Häufige Vorurteile und wie man sie entkräftet
- „Autistinnen und Autisten können sich nicht in Teams integrieren.“
Tatsächlich gibt es viele autistische Menschen, die erfolgreich in Teams arbeiten. Entscheidend sind klare Rollenverteilungen, Aufgabenbeschreibungen und respektvolle Kommunikation. - „Es ist zu aufwendig, ein autistisches Teammitglied zu unterstützen.“
Anpassungen am Arbeitsplatz sind oft einfacher, als man glaubt. Strukturen zu schaffen oder Rückzugsmöglichkeiten einzurichten, hilft nicht nur autistischen Mitarbeitenden, sondern allen, die in Ruhe arbeiten wollen. - „Autistinnen und Autisten haben kein Interesse an sozialen Kontakten.“
Autistische Menschen legen oft Wert auf authentische und ehrliche Beziehungen. Nur weil sie sich nicht immer auf Small Talk einlassen, bedeutet das nicht, dass ihnen soziale Kontakte unwichtig wären. - „Die Leistungen von Autistinnen und Autisten sind nur in der IT gefragt.“
Der IT-Bereich ist zwar ein bekanntes Beispiel für erfolgreiche Beschäftigung. Doch autistische Personen können ebenso gut im Marketing, im Personalwesen, im Design, in der Forschung oder in der Qualitätskontrolle glänzen. Das Spektrum an Fähigkeiten ist breit gefächert.
Fazit und Ausblick
Autistische Talente im Unternehmen einzusetzen ist weit mehr als eine soziale Wohltat. Es ist eine strategische Entscheidung, die in Zeiten des Fachkräftemangels und rasanter Marktveränderungen zunehmend an Bedeutung gewinnt. Viele Autistinnen und Autisten bringen Eigenschaften mit, die in modernen Arbeitswelten kaum wegzudenken sind: schnelle Auffassungsgabe, präzise Detailarbeit, hohe Resilienz gegenüber Routinetätigkeiten und innovative Lösungsansätze.

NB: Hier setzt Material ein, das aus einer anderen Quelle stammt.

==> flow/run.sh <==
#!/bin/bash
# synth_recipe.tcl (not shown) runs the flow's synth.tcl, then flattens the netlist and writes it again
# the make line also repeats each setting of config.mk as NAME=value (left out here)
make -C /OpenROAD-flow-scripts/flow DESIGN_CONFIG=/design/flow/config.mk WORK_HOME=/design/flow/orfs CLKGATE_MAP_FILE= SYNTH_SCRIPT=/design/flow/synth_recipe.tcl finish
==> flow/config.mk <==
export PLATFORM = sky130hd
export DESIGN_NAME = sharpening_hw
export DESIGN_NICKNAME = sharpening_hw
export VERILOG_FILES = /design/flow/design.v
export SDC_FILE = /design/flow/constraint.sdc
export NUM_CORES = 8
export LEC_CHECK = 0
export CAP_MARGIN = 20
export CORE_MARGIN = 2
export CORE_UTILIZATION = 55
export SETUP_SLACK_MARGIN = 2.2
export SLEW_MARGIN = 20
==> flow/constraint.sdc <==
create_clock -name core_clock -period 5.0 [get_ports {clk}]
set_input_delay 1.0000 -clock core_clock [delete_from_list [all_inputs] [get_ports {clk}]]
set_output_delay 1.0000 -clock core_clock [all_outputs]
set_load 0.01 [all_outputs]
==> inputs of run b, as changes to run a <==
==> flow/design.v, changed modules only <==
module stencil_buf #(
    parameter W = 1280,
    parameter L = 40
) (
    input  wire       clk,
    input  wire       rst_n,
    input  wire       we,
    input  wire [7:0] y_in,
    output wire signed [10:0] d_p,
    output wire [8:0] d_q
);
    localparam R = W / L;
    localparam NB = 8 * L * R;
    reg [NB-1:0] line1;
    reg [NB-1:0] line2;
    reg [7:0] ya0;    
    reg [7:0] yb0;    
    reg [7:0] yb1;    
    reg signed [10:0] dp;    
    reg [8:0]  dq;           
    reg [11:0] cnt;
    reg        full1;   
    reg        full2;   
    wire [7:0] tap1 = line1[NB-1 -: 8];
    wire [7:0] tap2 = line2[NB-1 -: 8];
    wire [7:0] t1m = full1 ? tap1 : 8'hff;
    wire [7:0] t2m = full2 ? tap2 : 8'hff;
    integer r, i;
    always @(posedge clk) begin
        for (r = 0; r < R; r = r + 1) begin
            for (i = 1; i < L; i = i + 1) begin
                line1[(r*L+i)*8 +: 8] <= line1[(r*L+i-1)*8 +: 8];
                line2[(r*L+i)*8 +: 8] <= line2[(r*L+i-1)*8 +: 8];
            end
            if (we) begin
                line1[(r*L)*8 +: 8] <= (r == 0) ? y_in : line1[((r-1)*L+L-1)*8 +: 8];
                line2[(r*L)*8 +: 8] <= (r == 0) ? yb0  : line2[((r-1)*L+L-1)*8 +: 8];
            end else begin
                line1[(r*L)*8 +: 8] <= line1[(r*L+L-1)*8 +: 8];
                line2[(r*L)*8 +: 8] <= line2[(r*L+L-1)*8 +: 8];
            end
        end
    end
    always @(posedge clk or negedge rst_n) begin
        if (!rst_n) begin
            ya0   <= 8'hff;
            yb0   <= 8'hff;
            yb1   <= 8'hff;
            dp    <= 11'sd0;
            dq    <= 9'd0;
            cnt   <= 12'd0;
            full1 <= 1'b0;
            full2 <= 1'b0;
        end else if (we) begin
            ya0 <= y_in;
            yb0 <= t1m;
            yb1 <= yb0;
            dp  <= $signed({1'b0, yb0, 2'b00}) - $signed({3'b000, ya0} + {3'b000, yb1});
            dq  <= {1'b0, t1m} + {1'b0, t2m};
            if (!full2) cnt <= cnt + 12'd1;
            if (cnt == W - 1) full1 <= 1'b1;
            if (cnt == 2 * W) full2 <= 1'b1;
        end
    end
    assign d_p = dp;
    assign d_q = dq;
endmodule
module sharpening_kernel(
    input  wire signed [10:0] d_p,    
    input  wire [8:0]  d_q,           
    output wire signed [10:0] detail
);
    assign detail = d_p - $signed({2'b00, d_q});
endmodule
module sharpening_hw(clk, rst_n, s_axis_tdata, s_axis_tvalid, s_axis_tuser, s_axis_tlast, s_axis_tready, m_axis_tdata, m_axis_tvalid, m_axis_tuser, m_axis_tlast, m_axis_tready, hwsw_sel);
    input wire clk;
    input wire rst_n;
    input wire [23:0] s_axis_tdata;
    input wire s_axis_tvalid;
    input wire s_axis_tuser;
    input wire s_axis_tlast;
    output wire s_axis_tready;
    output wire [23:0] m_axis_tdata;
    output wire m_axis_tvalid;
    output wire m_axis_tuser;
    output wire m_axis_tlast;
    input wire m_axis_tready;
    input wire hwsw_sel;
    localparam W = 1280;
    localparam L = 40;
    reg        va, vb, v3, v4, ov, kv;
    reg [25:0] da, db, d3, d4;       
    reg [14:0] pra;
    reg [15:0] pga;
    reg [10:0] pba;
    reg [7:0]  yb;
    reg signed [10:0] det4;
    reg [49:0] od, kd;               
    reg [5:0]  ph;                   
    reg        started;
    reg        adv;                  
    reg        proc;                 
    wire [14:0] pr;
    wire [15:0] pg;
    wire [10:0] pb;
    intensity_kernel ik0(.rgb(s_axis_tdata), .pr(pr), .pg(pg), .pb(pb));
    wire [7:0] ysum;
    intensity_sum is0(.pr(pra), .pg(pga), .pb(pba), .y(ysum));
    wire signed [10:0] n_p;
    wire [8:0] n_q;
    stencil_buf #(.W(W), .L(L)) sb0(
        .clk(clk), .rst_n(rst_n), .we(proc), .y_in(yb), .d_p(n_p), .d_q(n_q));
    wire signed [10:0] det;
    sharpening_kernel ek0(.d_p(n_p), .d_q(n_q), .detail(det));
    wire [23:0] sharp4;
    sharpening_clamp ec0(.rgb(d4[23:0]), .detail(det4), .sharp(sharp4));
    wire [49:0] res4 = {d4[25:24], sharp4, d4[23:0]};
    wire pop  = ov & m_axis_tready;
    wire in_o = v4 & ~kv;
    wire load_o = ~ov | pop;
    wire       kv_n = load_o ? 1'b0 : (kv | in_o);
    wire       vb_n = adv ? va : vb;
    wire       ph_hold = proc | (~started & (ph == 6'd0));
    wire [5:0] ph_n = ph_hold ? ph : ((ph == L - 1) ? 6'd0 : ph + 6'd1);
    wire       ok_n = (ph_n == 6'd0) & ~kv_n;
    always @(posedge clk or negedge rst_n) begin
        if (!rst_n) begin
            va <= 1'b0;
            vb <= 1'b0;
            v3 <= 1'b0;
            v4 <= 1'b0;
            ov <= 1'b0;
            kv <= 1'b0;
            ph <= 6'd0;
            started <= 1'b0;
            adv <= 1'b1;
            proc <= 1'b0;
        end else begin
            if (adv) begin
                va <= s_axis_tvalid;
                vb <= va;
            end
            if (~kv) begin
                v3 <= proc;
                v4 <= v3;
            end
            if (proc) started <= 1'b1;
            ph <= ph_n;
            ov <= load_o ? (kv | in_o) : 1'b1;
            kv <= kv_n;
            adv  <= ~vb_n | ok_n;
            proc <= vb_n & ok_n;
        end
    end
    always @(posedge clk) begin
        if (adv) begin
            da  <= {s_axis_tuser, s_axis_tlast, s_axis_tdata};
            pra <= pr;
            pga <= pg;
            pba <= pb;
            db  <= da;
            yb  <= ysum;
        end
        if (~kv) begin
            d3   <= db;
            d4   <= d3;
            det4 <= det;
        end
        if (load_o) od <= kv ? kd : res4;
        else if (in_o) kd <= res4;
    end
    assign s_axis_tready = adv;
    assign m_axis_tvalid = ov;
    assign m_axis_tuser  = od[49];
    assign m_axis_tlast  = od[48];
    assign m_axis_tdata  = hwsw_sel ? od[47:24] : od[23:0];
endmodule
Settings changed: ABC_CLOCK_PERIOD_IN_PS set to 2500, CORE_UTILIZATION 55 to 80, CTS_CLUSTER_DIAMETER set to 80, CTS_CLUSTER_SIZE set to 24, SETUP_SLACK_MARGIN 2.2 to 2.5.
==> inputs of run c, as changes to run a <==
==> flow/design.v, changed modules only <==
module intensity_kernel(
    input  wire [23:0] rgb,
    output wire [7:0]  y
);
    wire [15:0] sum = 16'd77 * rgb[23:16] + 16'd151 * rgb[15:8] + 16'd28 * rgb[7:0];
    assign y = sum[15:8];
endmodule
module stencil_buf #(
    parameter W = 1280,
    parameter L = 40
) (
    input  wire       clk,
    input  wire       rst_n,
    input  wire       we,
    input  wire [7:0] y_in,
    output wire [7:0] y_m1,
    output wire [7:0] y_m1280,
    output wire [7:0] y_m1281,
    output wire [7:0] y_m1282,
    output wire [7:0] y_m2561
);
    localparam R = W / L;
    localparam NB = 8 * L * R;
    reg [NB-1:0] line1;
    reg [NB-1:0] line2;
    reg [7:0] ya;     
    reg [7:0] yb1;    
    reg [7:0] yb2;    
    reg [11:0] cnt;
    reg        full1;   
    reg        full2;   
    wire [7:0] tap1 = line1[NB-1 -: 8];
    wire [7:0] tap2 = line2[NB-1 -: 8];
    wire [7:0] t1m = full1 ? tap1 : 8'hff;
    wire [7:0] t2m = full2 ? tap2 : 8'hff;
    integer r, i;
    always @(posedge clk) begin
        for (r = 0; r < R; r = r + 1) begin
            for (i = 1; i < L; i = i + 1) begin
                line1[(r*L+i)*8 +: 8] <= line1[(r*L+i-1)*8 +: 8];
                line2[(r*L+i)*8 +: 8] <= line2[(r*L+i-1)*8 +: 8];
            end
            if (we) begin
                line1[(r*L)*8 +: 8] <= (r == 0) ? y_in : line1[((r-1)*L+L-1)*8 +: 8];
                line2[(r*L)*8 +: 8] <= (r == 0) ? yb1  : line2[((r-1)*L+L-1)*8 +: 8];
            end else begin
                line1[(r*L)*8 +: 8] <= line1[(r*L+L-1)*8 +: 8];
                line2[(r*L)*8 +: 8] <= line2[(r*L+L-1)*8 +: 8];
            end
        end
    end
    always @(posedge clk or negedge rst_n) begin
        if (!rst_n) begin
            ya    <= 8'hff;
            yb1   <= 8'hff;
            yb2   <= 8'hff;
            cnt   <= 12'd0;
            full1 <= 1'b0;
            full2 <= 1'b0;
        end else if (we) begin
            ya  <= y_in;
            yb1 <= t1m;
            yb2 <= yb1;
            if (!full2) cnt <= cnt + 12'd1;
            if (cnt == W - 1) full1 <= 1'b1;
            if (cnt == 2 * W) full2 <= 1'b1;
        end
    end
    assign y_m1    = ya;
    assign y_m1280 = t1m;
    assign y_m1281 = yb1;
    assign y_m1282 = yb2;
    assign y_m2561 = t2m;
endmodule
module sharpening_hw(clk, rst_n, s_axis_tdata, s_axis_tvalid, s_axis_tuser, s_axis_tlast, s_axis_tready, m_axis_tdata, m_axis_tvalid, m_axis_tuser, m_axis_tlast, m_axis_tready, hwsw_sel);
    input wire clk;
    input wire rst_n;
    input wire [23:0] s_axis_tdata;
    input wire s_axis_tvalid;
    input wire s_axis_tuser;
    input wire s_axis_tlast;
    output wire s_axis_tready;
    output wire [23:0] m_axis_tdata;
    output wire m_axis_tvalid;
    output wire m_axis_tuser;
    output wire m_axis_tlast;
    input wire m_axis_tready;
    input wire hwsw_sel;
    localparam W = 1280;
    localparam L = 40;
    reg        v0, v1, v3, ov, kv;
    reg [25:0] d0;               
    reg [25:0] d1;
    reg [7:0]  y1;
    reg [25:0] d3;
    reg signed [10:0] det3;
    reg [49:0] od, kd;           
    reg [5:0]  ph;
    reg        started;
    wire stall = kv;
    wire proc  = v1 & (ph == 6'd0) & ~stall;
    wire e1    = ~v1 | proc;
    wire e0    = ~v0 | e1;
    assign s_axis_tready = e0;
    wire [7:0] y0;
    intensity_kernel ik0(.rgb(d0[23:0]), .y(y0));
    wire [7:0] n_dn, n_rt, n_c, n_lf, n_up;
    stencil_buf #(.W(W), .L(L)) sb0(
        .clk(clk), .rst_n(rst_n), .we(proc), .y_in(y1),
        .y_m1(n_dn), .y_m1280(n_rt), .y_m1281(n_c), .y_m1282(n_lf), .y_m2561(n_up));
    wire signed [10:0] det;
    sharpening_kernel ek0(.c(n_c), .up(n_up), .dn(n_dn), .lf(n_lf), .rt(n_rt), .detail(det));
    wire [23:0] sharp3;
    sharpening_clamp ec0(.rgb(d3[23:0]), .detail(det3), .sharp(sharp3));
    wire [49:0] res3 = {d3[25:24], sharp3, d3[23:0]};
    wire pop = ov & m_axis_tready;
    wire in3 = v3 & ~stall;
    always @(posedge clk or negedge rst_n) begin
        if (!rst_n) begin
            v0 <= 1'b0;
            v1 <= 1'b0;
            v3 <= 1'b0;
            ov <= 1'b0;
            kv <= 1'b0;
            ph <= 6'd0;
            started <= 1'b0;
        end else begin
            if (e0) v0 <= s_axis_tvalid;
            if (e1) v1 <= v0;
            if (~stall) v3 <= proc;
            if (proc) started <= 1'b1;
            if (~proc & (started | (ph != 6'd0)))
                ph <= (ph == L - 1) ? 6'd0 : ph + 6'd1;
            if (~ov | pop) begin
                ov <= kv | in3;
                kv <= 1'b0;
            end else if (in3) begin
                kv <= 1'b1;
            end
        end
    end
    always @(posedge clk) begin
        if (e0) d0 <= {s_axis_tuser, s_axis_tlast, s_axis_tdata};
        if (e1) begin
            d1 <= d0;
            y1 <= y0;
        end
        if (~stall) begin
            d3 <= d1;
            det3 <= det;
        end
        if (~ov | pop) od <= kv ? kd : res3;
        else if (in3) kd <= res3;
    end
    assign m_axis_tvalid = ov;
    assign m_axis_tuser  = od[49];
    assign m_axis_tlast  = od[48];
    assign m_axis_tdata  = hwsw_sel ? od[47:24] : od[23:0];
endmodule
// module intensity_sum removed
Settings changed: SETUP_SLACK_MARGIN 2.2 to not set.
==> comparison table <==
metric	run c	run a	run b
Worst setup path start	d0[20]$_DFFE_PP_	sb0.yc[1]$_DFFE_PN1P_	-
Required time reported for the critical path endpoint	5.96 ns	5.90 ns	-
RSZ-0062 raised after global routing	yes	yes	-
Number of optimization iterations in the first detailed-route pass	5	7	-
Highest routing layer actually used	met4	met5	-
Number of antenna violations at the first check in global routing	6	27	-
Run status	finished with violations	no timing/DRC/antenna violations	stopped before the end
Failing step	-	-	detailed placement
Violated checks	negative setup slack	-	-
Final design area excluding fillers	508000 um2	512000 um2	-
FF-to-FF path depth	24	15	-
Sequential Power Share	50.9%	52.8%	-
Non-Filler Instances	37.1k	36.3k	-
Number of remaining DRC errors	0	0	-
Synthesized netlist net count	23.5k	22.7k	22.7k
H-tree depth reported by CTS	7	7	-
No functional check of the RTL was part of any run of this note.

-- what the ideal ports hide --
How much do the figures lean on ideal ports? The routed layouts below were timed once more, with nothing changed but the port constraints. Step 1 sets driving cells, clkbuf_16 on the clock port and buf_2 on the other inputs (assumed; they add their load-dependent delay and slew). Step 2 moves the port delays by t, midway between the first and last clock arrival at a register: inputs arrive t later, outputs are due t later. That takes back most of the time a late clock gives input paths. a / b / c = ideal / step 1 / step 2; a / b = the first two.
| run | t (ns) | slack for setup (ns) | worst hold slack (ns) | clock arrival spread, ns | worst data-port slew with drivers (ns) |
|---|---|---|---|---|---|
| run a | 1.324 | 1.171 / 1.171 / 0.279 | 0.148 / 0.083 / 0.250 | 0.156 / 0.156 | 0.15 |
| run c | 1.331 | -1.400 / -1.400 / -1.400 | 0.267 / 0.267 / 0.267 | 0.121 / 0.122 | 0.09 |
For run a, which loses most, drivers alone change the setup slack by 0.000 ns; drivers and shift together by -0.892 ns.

Damit die Zusammenarbeit gelingt, braucht es jedoch Offenheit, Sensibilität und eine bewusste Gestaltung des Arbeitsumfeldes. Wo diese Rahmenbedingungen gegeben sind, entsteht für beide Seiten eine Win-win-Situation: Autistische Fachkräfte können ihre Potenziale entfalten, während Unternehmen in hohem Masse von ihrer besonderen Denkweise profitieren.
Wie denken Sie darüber? Sind Sie bereit, den Schritt in eine inklusivere Zukunft zu gehen und Ihre Unternehmenskultur auf ein neues Niveau zu heben? Wenn Sie neugierig geworden sind, schauen Sie sich doch einmal die Möglichkeiten an, die eine gezielte Förderung autistischer Mitarbeitender in Ihrem Betrieb eröffnen könnten. Das könnte eine der besten Investitionen in die Zukunft Ihres Unternehmens sein.